1. Field of the Invention
A measure of the fluidic permeability of a porous material is often necessary for product evaluation. It can often be used to determine other characteristics of the material. For example, in a cotton fiber batt, the bulk density of the material can be related to the material's permeability to fluid flow. The density measurement can then be used in conjunction with other measurements for determining properties such as micronaire and moisture content.
Cotton fiber moisture content is one of the most significant parameters needed for process control and performance optimization of commercial cotton gins. The moisture level affects the fiber length, fiber length uniformity, and the removal of trash from the cotton lint. It is necessary to correlate moisture readings with permeability measurements of both the seed cotton and the cotton lint in order to obtain an accurate measure of moisture content.
2. Description of the Prior Art
Most conventional systems for measuring permeability of a material require totally confining a static volume of the material in a chamber during the measurement, thereby fixing its dimensional shape. A fluid is then passed through the material and the flow and pressure drop across the material are measured and used to determine the permeability. This method is not well suited for making high-speed permeability measurements in an industrial process in that it involves a continuous side-stream sampling of the feed stream. Such a system is shown for example by Rose in U.S. Pat. No. 4,506,542. The sample chamber therein comprises four fluid impervious sides, and front and back porous barriers. The pressure and flow rate of the fluid is regulated and measured on either side of the porous test material.
Various devices for measuring the permeability of the moving porous web have arisen from the cigarette paper manufacturing industry. For example, in U.S. Pat. No. 4,311,037, Gotchel et al. passes a paper web over a sensing head having one or more apertures through which a vacuum is drawn on the web. A differential pressure transducer compares the static pressure within the aperture to a reference pressure. The output of the transducer is used to generate a continuous reading of the pressure drop across the web representative of the permeability. In U.S. Pat. No. 4,471,649, Cranshaw shows holding one side of a moving sheet over the inlet of a first gas-flow chamber by directing a gaseous medium from the outlet of a second flow chamber against the opposite side of the sheet. The permeability of the sheet to the gaseous medium is measured by a pressure transducer connected across a low-impedance, multi-capillary laminar-flow device. Hester et al. in U.S. Pat. No. 4,495,796 discloses a device for monitoring both the pressure drop and the flow rate of a fluid passing through a sensing head in contact with a moving web. The volumetric flow rate is determined by directing the fluid through a laminar-flow element, sensing the pressure differential across the element by means of a first transducer, and generating a signal analogous to the flow rate. A signal representing the pressure drop across the web as measured by a second transducer is used in conjunction with the flow rate signal to develop a signal representing permeability.

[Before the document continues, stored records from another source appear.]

File: src/alu.sv
`timescale 1ns/1ps

module alu (
    input  cpuPkg::wordT  a,
    input  cpuPkg::wordT  b,
    input  cpuPkg::aluOpE op,
    output cpuPkg::wordT  y,
    output logic          zero
);
    import cpuPkg::*;

    logic lessThan;

    // Signed compare for slt
    assign lessThan = $signed(a) < $signed(b);

    always_comb begin
        case (op)
            ALU_ADD: y = a + b;
            ALU_SUB: y = a - b;
            ALU_AND: y = a & b;
            ALU_OR:  y = a | b;
            ALU_XOR: y = a ^ b;
            ALU_SLT: y = {{(XLEN-1){1'b0}}, lessThan};
            default: y = '0;
        endcase
    end

    assign zero = (y == '0);  // Drives beq

    // Only encoded operations may reach the ALU
    always_comb begin
        assert ($isunknown(op) || op inside {ALU_ADD, ALU_SUB, ALU_AND,
                                             ALU_OR, ALU_XOR, ALU_SLT})
            else $error("alu: illegal operation code %0d", op);
    end

endmodule

File: config.mk
export PLATFORM = sky130hd
export DESIGN_NAME = alu
export DESIGN_NICKNAME = d
export VERILOG_FILES = /design/src/cpuPkg.sv /design/src/alu.sv
export SDC_FILE = /design/constraint.sdc
export NUM_CORES = 1
export LEC_CHECK = 0
export ABC_AREA = 1
export ABC_CLOCK_PERIOD_IN_PS = 3600
export BUFFER_PORTS_ARGS = -buffer_cell sky130_fd_sc_hd__buf_2
export CORE_MARGIN = 2
export CORE_UTILIZATION = 65
export DETAILED_ROUTE_END_ITERATION = 7
export PLACE_DENSITY = 0.89
export SLEW_MARGIN = 20
export SYNTH_ARGS = -nofsm -noshare
export SYNTH_HDL_FRONTEND = slang
export SYNTH_SLANG_ARGS = --single-unit
File: constraint.sdc
create_clock -name vclk -period 3.6
set_input_delay 0.54 -clock vclk [all_inputs]
set_output_delay 0.54 -clock vclk [all_outputs]
set_load 0.005 [all_outputs]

It is apparent from the above patents that the art-established method for determining permeability requires measuring the pressure drop across the entire thickness of the material. Moreover, in no case does the prior art dealing with permeability measurement of a moving material address the effect on the measurement of the fluid medium in the pores or interstices of the material. In the case of paper webs such as disclosed in Gotchel et al., Cranshaw, and Hester et al., the effect of the medium in the pathways between the fibers would obviously be minor in comparison to that in a cotton batt. It can be appreciated that in materials of relatively low bulk density, the density of fluid medium could have a substantial influence on the apparent permeability of the material. In such cases, the effects of the temperature, pressure, and humidity on the density of the medium become significant.